Stored items:
=======

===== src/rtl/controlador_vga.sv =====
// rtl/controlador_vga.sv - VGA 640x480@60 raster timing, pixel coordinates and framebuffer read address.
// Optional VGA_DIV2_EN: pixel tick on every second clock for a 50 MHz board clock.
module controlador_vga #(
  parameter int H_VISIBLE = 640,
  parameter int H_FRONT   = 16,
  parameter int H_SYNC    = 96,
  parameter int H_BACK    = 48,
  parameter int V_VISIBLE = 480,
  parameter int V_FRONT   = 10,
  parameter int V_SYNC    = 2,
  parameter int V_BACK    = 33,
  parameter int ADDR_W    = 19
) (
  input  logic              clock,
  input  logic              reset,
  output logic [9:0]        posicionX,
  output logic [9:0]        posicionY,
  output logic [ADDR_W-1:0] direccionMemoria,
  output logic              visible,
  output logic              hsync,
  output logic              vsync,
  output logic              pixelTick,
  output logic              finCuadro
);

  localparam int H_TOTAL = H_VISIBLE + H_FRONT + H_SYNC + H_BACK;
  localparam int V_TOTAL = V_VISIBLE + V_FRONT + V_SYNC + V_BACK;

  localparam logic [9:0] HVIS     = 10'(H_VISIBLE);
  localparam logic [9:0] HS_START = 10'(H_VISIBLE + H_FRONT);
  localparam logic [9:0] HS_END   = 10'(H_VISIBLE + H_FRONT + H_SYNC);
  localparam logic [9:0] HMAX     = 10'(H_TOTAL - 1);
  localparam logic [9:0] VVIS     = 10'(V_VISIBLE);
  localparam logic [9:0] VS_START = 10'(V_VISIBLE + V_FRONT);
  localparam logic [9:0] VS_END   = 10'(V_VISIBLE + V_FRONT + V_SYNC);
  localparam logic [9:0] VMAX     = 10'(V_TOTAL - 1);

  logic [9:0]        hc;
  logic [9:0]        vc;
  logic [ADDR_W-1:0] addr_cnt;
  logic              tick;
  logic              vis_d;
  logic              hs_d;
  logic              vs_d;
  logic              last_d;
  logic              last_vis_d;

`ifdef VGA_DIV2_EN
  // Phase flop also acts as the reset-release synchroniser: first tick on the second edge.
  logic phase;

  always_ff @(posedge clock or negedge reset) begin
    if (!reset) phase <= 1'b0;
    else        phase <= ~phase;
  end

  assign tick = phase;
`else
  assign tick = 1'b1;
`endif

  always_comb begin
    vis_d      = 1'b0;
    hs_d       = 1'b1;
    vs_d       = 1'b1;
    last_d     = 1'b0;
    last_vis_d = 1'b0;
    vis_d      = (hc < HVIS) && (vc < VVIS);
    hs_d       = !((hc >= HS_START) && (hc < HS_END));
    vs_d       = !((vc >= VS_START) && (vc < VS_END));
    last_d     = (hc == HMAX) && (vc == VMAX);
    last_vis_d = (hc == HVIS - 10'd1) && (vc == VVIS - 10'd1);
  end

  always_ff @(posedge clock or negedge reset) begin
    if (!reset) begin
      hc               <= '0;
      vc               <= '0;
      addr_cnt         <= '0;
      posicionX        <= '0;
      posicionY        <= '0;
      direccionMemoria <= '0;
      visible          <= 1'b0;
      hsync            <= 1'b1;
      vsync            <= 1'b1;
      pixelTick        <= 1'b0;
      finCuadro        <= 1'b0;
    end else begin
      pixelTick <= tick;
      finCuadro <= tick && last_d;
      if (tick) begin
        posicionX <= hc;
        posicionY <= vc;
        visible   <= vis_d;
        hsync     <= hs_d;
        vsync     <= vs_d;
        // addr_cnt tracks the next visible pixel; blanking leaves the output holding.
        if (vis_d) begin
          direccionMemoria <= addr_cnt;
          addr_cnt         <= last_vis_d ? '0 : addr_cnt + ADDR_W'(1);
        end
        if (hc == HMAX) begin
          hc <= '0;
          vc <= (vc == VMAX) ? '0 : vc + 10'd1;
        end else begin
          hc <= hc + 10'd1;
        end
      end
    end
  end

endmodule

=======

## Exercise
Every record above must be repeated word for word.

## Solution
===== src/rtl/controlador_vga.sv =====
// rtl/controlador_vga.sv - VGA 640x480@60 raster timing, pixel coordinates and framebuffer read address.
// Optional VGA_DIV2_EN: pixel tick on every second clock for a 50 MHz board clock.
module controlador_vga #(
  parameter int H_VISIBLE = 640,
  parameter int H_FRONT   = 16,
  parameter int H_SYNC    = 96,
  parameter int H_BACK    = 48,
  parameter int V_VISIBLE = 480,
  parameter int V_FRONT   = 10,
  parameter int V_SYNC    = 2,
  parameter int V_BACK    = 33,
  parameter int ADDR_W    = 19
) (
  input  logic              clock,
  input  logic              reset,
  output logic [9:0]        posicionX,
  output logic [9:0]        posicionY,
  output logic [ADDR_W-1:0] direccionMemoria,
  output logic              visible,
  output logic              hsync,
  output logic              vsync,
  output logic              pixelTick,
  output logic              finCuadro
);

  localparam int H_TOTAL = H_VISIBLE + H_FRONT + H_SYNC + H_BACK;
  localparam int V_TOTAL = V_VISIBLE + V_FRONT + V_SYNC + V_BACK;

  localparam logic [9:0] HVIS     = 10'(H_VISIBLE);
  localparam logic [9:0] HS_START = 10'(H_VISIBLE + H_FRONT);
  localparam logic [9:0] HS_END   = 10'(H_VISIBLE + H_FRONT + H_SYNC);
  localparam logic [9:0] HMAX     = 10'(H_TOTAL - 1);
  localparam logic [9:0] VVIS     = 10'(V_VISIBLE);
  localparam logic [9:0] VS_START = 10'(V_VISIBLE + V_FRONT);
  localparam logic [9:0] VS_END   = 10'(V_VISIBLE + V_FRONT + V_SYNC);
  localparam logic [9:0] VMAX     = 10'(V_TOTAL - 1);

  logic [9:0]        hc;
  logic [9:0]        vc;
  logic [ADDR_W-1:0] addr_cnt;
  logic              tick;
  logic              vis_d;
  logic              hs_d;
  logic              vs_d;
  logic              last_d;
  logic              last_vis_d;

`ifdef VGA_DIV2_EN
  // Phase flop also acts as the reset-release synchroniser: first tick on the second edge.
  logic phase;

  always_ff @(posedge clock or negedge reset) begin
    if (!reset) phase <= 1'b0;
    else        phase <= ~phase;
  end

  assign tick = phase;
`else
  assign tick = 1'b1;
`endif

  always_comb begin
    vis_d      = 1'b0;
    hs_d       = 1'b1;
    vs_d       = 1'b1;
    last_d     = 1'b0;
    last_vis_d = 1'b0;
    vis_d      = (hc < HVIS) && (vc < VVIS);
    hs_d       = !((hc >= HS_START) && (hc < HS_END));
    vs_d       = !((vc >= VS_START) && (vc < VS_END));
    last_d     = (hc == HMAX) && (vc == VMAX);
    last_vis_d = (hc == HVIS - 10'd1) && (vc == VVIS - 10'd1);
  end

  always_ff @(posedge clock or negedge reset) begin
    if (!reset) begin
      hc               <= '0;
      vc               <= '0;
      addr_cnt         <= '0;
      posicionX        <= '0;
      posicionY        <= '0;
      direccionMemoria <= '0;
      visible          <= 1'b0;
      hsync            <= 1'b1;
      vsync            <= 1'b1;
      pixelTick        <= 1'b0;
      finCuadro        <= 1'b0;
    end else begin
      pixelTick <= tick;
      finCuadro <= tick && last_d;
      if (tick) begin
        posicionX <= hc;
        posicionY <= vc;
        visible   <= vis_d;
        hsync     <= hs_d;
        vsync     <= vs_d;
        // addr_cnt tracks the next visible pixel; blanking leaves the output holding.
        if (vis_d) begin
          direccionMemoria <= addr_cnt;
          addr_cnt         <= last_vis_d ? '0 : addr_cnt + ADDR_W'(1);
        end
        if (hc == HMAX) begin
          hc <= '0;
          vc <= (vc == VMAX) ? '0 : vc + 10'd1;
        end else begin
          hc <= hc + 10'd1;
        end
      end
    end
  end

endmodule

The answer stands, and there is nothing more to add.